You say 0.1M NaOH. I will speak in equivalents, not molarity. Don't despair, for NaOH it's the same. For other things it's not, and equivalents is far more general, and is usually used. Acetic acid also has equivalent weight and molar mass the same. "N" stands for normal.
Potassium hydrogen phthalate is considered a stable, reliable chemical for calibrating other acids and bases. It has a molar mass of 204.2 (check my result yourself, please) and has an equivalent weight equal to its molar mass. That means there will be one reactable hydrogen ion in every molecule. Sodium hydroxide, whose molar mass is about 40, also has an equivalent weight equal to its molar mass. It has one reactable hydroxyl ion per molecule.
The equipment I'd use if I were doing this would be some volumetric flasks, a pipette, and a burette. Lets take the simplest example, and I will leave to you to figure out what will work for you. Weigh exactly 0.1 equivalent of KHP and carefully put it into a 1 litre volumetric flask. Fill the flask exactly to the neck mark with distilled water. Now you have a solution of 0.1N KHP. This is your calibration solution. Now prepare your NaOH solution the same way--about 4 g/litre in another volumetric flask. Careful, NaOH will dissolve lots of stuff you don't want to dissolve, such as your eyes and skin and anything wool. You need to know what you're doing in this step. Now, you have a flask of exactly 0.1N acid (the KHP) and approximately 0.1N NaOH. Even if you weigh it precisely, the NaOH picks up so much stuff from the atmosphere that your solutions always need to be calibrated.
Still with me? Now you need a pipette. Put a precise amount of your KHP solution in a flask. Put some of your NaOH solution into a burette. Here you need to know how to titrate. It isn't rocket science, but it does require good technique. Practice! You will need to be pretty good when you get to acetic acid.
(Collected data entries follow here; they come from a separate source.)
[config.mk]
export PLATFORM = sky130hd
export DESIGN_NAME = wb_regfile
export DESIGN_NICKNAME = d
export VERILOG_FILES = /design/src/rtl/wb_regfile.sv
export SDC_FILE = /design/constraint.sdc
export NUM_CORES = 2
export LEC_CHECK = 0
export CAP_MARGIN = 20
export CELL_PAD_IN_SITES_DETAIL_PLACEMENT = 1
export CELL_PAD_IN_SITES_GLOBAL_PLACEMENT = 2
export CORE_MARGIN = 1
export CORE_UTILIZATION = 40
export CTS_CLUSTER_SIZE = 28
export DETAILED_ROUTE_END_ITERATION = 8
export GPL_ROUTABILITY_DRIVEN = 0
export PLACE_DENSITY = 0.84
export SYNTH_ARGS = -nofsm -noshare
export SYNTH_HDL_FRONTEND = slang
export SYNTH_SLANG_ARGS = --single-unit
[constraint.sdc]
create_clock -name clk -period 2.9 [get_ports clk]
set_clock_uncertainty 0.05 [all_clocks]
set_input_delay 0.58 -clock clk [delete_from_list [all_inputs] [get_ports clk]]
set_output_delay 0.58 -clock clk [all_outputs]
set_load 0.02 [all_outputs]
[src/rtl/wb_regfile.sv]
// Writeback stage plus 32-entry architectural register file with two
// decode read ports, same-cycle write-through bypass and commit bookkeeping.
module wb_regfile #(
    parameter int DATA_W   = 32,
    parameter int ADDR_W   = 5,
    parameter int NUM_REGS = 32
) (
    input  logic              clk,
    input  logic              reset,
    input  logic              wb_isValid,
    input  logic [ADDR_W-1:0] wb_rd,
    input  logic              wb_mem_read,
    input  logic              wb_mem_write,
    input  logic              wb_reg_write,
    input  logic [DATA_W-1:0] wb_aluResult,
    input  logic [DATA_W-1:0] wb_memResult,
    input  logic [ADDR_W-1:0] id_rs1,
    input  logic [ADDR_W-1:0] id_rs2,
    output logic [DATA_W-1:0] id_rs1_data,
    output logic [DATA_W-1:0] id_rs2_data,
    output logic [DATA_W-1:0] wb_data,
    output logic              wb_we,
    output logic [31:0]       wb_write_count,
    output logic [ADDR_W-1:0] wb_last_rd
);

    logic [DATA_W-1:0] regs_q [NUM_REGS];
    logic [31:0]       count_q, count_d;
    logic [ADDR_W-1:0] last_rd_q, last_rd_d;
    logic              rd_nonzero;

    // A store wins over reg_write; writes to x0 are dropped before they count.
    assign rd_nonzero = (wb_rd != '0);
    assign wb_data    = wb_mem_read ? wb_memResult : wb_aluResult;
    assign wb_we      = wb_isValid & wb_reg_write & ~wb_mem_write & rd_nonzero;

    always_comb begin
        count_d   = count_q;
        last_rd_d = last_rd_q;
        if (wb_we) begin
            count_d   = count_q + 32'd1;
            last_rd_d = wb_rd;
        end
    end

    always_ff @(posedge clk) begin
        if (reset) begin
            for (int i = 0; i < NUM_REGS; i++) begin
                regs_q[i] <= '0;
            end
            count_q   <= '0;
            last_rd_q <= '0;
        end else begin
            if (wb_we) begin
                regs_q[wb_rd] <= wb_data;
            end
            count_q   <= count_d;
            last_rd_q <= last_rd_d;
        end
    end

    always_comb begin
        id_rs1_data = '0;
        if (id_rs1 == '0) begin
            id_rs1_data = '0;
        end else if (wb_we && (id_rs1 == wb_rd)) begin
            id_rs1_data = wb_data;
        end else begin
            id_rs1_data = regs_q[id_rs1];
        end
    end

    always_comb begin
        id_rs2_data = '0;
        if (id_rs2 == '0) begin
            id_rs2_data = '0;
        end else if (wb_we && (id_rs2 == wb_rd)) begin
            id_rs2_data = wb_data;
        end else begin
            id_rs2_data = regs_q[id_rs2];
        end
    end

    assign wb_write_count = count_q;
    assign wb_last_rd     = last_rd_q;

endmodule

; Word level (Yosys, flattened, before mapping)
; Memories as Yosys holds them, arrays and structs flattened.
; Index checks and enable logic that the tools add are counted.
[word_totals]
regBits = 37
mem_bits_rw = 1024
inputBits = 85
output_inout_bits = 134
elab_cells = 29
mem_count = 1
[memory_table]
columns = memory, depth, width, rd, rd_clocked_by_memory_dff, wr, line
row1 = regs_q, 32, 32, 2, 0, 32, 27  ; logic [DATA_W-1:0] regs_q [NUM_REGS];
[op_classes]
add_sub_neg = 1
n_eq_ne = 2
muxes = 13
bitwise = 4
n_reduce_logical = 6
[op_table]
columns = op, count
row1 = two-way mux 32 bit, 6
row2 = adder 32 x 1 -> 32 bit (second input constant), 1
row3 = OR reduction 32 bit, 1
row4 = == test 5 bit, 2
row5 = logical NOT 5 bit, 2
row6 = two-way mux 1 bit, 6
row7 = two-way mux 5 bit, 1
row8 = nonzero test 5 bit, 1
row9 = AND 1 bit, 3
row10 = logical AND 1 bit, 2
row11 = inverter 1 bit, 1

; Depth between registers and ports, before layout
[logic_depth]
word_depth = 8
depth_mapped = 11
depth_no_buf = 7

; Least setup slack after synthesis
; Ideal clock, no wire load.
[synth_timing]
path_type = in2out
startpoint = in wb_mem_write
endpoint = out id_rs2_data[11]
arrival_ns = 2.504
required_time_ns = 2.270
slack_ns = -0.234
stages = 8
path_buffers = 2
cell_sequence = nand3b_1 > a21o_1 > inv_2 > buf_2 > and4_1 > clkbuf_1 > a211oi_1 > a211oi_1
[synth_via]
elab_chain_cells = 6
[synth_rtl]
columns = element, line
row1 = "start, declared", 13  ; input logic wb_mem_write,
row2 = inverter 1 bit, 35  ; assign wb_we = wb_isValid & wb_reg_write & ~wb_mem_write & rd_nonzero;
row3 = AND 1 bit (2 in series), 35
row4 = named net wb_we, 22  ; output logic wb_we,
row5 = logical AND 1 bit, 77  ; end else if (wb_we && (id_rs2 == wb_rd)) begin
row6 = two-way mux 32 bit, 77
row7 = two-way mux 32 bit, 75  ; if (id_rs2 == '0) begin
row8 = "end, declared", 20  ; output logic [DATA_W-1:0] id_rs2_data,
; The timed path passes the listed nets, and every way through them passes these cells.

==> impl_results.md <==
* Nets at about 4800
* Final ANT Viol Nets at 0
* IO buf count at about 220
* Wire length per cell at ~40 microns
* Crit path max fanout at 2
* TritonCTS Buffers at 113
* Num rows at around 140
* Worst-margin pin slew at between 0.9 and 1 ns
* Crit path DAT at 3.01 ns
* Final setup margin at -0.743 ns
* Top cells by count, synth: 1058 x nor2_1, 1024 x edfxtp_1, 469 x mux4_2
* Number of synthesized flops with an enable pin at around 1000
* Crit-path cells: buf_4 -> mux2_2 -> o22ai_1 -> nor2_1 -> nor3_1 -> o21a_2 -> o32ai_4 -> buf_6
* # Max-Cap Violations at 0
* Slew Limit Fails at 0
* Remaining global-route overflow at 0
* Vias at ~46000
* WS Path Type: flop to primary output
* Die Width at ~370 microns
* Initial Util at ~40%
* Vias in the first global route at between 40000 and 50000
* Worst min path class: input pin to flop
* Crit share post-route at 126%
* Failing checks: setup timing
* Initial antenna violation count at 11
* Buf/Inv on CP at 2
* Most numerous cell in the Yosys netlist: nor2_1
* Design Power at 0.0410 W
* Root Buffer: clkbuf_16
* Synth Instances at slightly below 4000
* Die footprint at around 140000 sq um
* Warnings, synthesis at 0
* Worst path top cell family by delay: compound AO/OA/AOI/OAI gates
* Final cell count without fillers at ~6700
* Mean Syn Cell Area at between 10 and 15 sq um
* Outcome: complete, but fails checks
* DRT iter0 DRCs at approximately 8000
* Final hold viol count at 0
* Share of Yosys cell area claimed by the top area cell type at between 50% and 60%
* Worst slew margin relative to its limit at 35.2%
* Clock Path Buffers at 3
* Clk_lat worst skew at between 0.7 and 0.8 ns
* Setup total negative slack at -28.18 ns
* TritonCTS Sinks at between 1000 and 1500
* Clk slew on worst S/H paths at about 0.07 ns
* Die Y at about 370 microns
* Post-DP HPWL at about 160 mm
* Highest Clock Rate at about 270 MHz
* Power Density at ~550 nW/um^2
* CP max-delay cell: edfxtp_1
* Share of synthesized flip-flops with an asynchronous set or reset at 0%
* CTS tree: yes
* Total GRT Usage at 36.3%
* DRT Pass-1 Iters at 6
* CP endpoint kind: primary output
* Yosys cell types at 67
* H-Tree Level Count at 3
* DRC errors left at 0
* Via density at 6.88
* Synthesis-to-layout area growth at 33.5%
* Final Routed Wirelength at between 200 and 300 mm
* Final setup fails at between 60 and 70
* Cell area after synthesis at roughly 55000 sq um
* CP Launch Type: flop
* Cell Count Post-Placement at ~6300
* Share of cells above drive strength 1 at approximately two fifths
* Top FF cell, synth: edfxtp_1
* Critical Path RT at between 2 and 2.5 ns
* First-pass GRT wire length at around 360 mm
* Peak VDD IR at 0.000503 V
* Util after Layout at 53.9%
* Ports at approximately 220
* Cell types occupying the most area after synthesis: edfxtp_1 55%, mux4_2 19%, nor2_1 7.2%
* Core area at between 100000 and 150000 sq um
* Crit-path max cell delay at about 0.47 ns
* Post-synthesis sequential area ratio at a little under three fifths
* Largest net degree at the start of global routing at between 50 and 60
* RSZ-0062 raised after global routing: true
* Yosys top cell by area: edfxtp_1
* Leak at about 27 nW
* Fin Hold WS at around 0.37 ns
* Synthesis-stage register bit count at 1061
* Fin crit period at between 3 and 4 ns
## area by class of cell
class / instances / area (sq um)
fill: 13100 / 63400
tap: 1794 / 2240
inverter: 42 / 158
clock buffer: 138 / 3000
timing repair buffer: 1056 / 11900
sequential: 1061 / 31500
antenna: 7 / 17.5
clock inverter: 76 / 728
multi-input combinational: 2481 / 24500
## worst register-to-register path, delay by kind of cell (launching register included)
kind          cells  cell delay, ns
simple gates      5            0.97
buf+inv           1            0.22
xor+xnor          1            0.17
flops             1            0.45
## layer usage
layer | GRT usage (%) | routed length (microns) | up-vias | part of all wire (%)
met1 | 44.6 | 87300 | 23200 | 33
li1 | - | - | 16800 | -
met3 | 12.6 | 39000 | 1274 | 15
met5 | 0 | 150 | - | 0.057
met4 | 23.3 | 22300 | 8 | 8.5
met2 | 54.4 | 114000 | 4540 | 43
## registers in the layout (all words and copies together), names as in the netlist
register / count
regs_q: 1024
wb_write_count: 32
wb_last_rd: 5
## report_power, final
group	leakage (nW)	switching [W]	internal, W
Combinational	15.2	0.00422	0.00346
Sequential	10.0	0.000522	0.0176
Clock	1.81	0.00680	0.00843
## placed cells by master (no fill, tap or decap), types with 32 or more instances in the layout
master           count
buf_12             204
mux2i_1            170
edfxtp_1          1024
nand2_2             38
dfxtp_1             37
a211oi_2            63
o22ai_2             32
buf_4              542
nand2_1             33
conb_1              32
inv_1               38
nor2_1            1045
mux2i_4             40
buf_6              105
mux4_2             469
a21oi_2             39
a221oi_2            36
clkdlybuf4s50_1    127
clkbuf_16          119
## worst paths after layout
| path | depth (start not counted) | from | slack (ns) | to |
|---|---|---|---|---|
| setup / recovery | 8 | regs_q[8][21] | -0.74 | id_rs1_data[21] |
| hold / removal | 2 | reset | 0.37 | regs_q[0][0] |
| setup reg to reg | 7 | wb_write_count[3] | 0.90 | wb_write_count[31] |
| hold reg to reg | 2 | wb_last_rd[4] | 0.42 | wb_last_rd[4] |
## cells by family after synthesis
family | count (synthesis) | synth area share, %
flip-flops | 1061 | 56.8
AO/OA/AOI/OAI | 389 | 4.97
other | 1 | 0.00676
XOR/XNOR | 41 | 0.647
multiplexers | 722 | 23.7
adder cells (fa/ha/maj) | 1 | 0.0226
buffers and inverters | 461 | 4.34
AND/OR/NAND/NOR | 1296 | 9.58
## per-stage QoR
step	worst slack [ns]	instance area [sq um]
after floorplan	-0.139	55900
after CTS	-0.678	72800
final	-0.743	74100
after global routing	-0.744	74100
after global placement	-1.51	65800
after detailed placement	-1.48	65800
## what timing repair did
action                     4_1_cts  5_1_grt
pin swaps                      152      104
hold buffers                     0        0
gates resized for setup        742      169
setup endpoints to repair       71       65
gates cloned                    10        4
setup buffers                  116       65
No activity file was read; power rests on OpenSTA's default activity.
### config.mk
export PLATFORM = sky130hd
export DESIGN_NAME = ramio_arbiter_flat
export DESIGN_NICKNAME = d
export VERILOG_FILES = /design/src/rtl/ramio_arbiter_if.sv /design/src/rtl/ramio_arbiter.sv /design/src/flat_wrapper.sv
export SDC_FILE = /design/constraint.sdc
export NUM_CORES = 1
export LEC_CHECK = 0
export ABC_AREA = 1
export ABC_CLOCK_PERIOD_IN_PS = 3100
export CORE_AREA = 2 2 121 123
export CTS_CLUSTER_SIZE = 28
export DETAILED_ROUTE_END_ITERATION = 16
export DIE_AREA = 0 0 123 125
export PLACE_DENSITY = 0.61
export SLEW_MARGIN = 0
export SYNTH_ARGS = -nofsm -noshare
export SYNTH_HDL_FRONTEND = slang
export SYNTH_SLANG_ARGS = --single-unit
### constraint.sdc
create_clock -name clk -period 3.1 [get_ports clk]
set_input_delay 0.465 -clock clk [delete_from_list [all_inputs] [get_ports clk]]
set_output_delay 0.465 -clock clk [all_outputs]
set_load 0.02 [all_outputs]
You need an indicator--something that changes color when the pH changes. The pH change for these two materials is very fast, and at the "end point" one drop will make the difference in color. Proceed with appropriate caution. So, if you put 10 ml of KHP in your flask, you should expect to see the end point when ABOUT 10 ml of NaOH has been added. If you add precisely 10 ml, your NaOH solution is 0.1N. If you add 11 ml, the solution is obviously weaker than 0.1 N, and would be in fact 0.1 x (10/11) N. Not to belabor the obvious, but your KHP solution has 0.1 equavilents/litre. So, the equivalents in your flask will be 0.1 x ml added/1000. The equivalents of NaOH added will be equal at the end point, so you will know how many equivalents of NaOH you added from your burette. Divide that by the volume, and you have the normality of the NaOH. That is defined as equivalents/litre. Most of work with milliequivalents/millilitre, which is numerically the same.
You won't hit 0.100N. That's fine. You may go through life without ever hitting exactly 0.1000 N NaOH. All you need to know is exactly what it is, and you can calculate everything else.
I hope my ancient memory was reliable and helpful.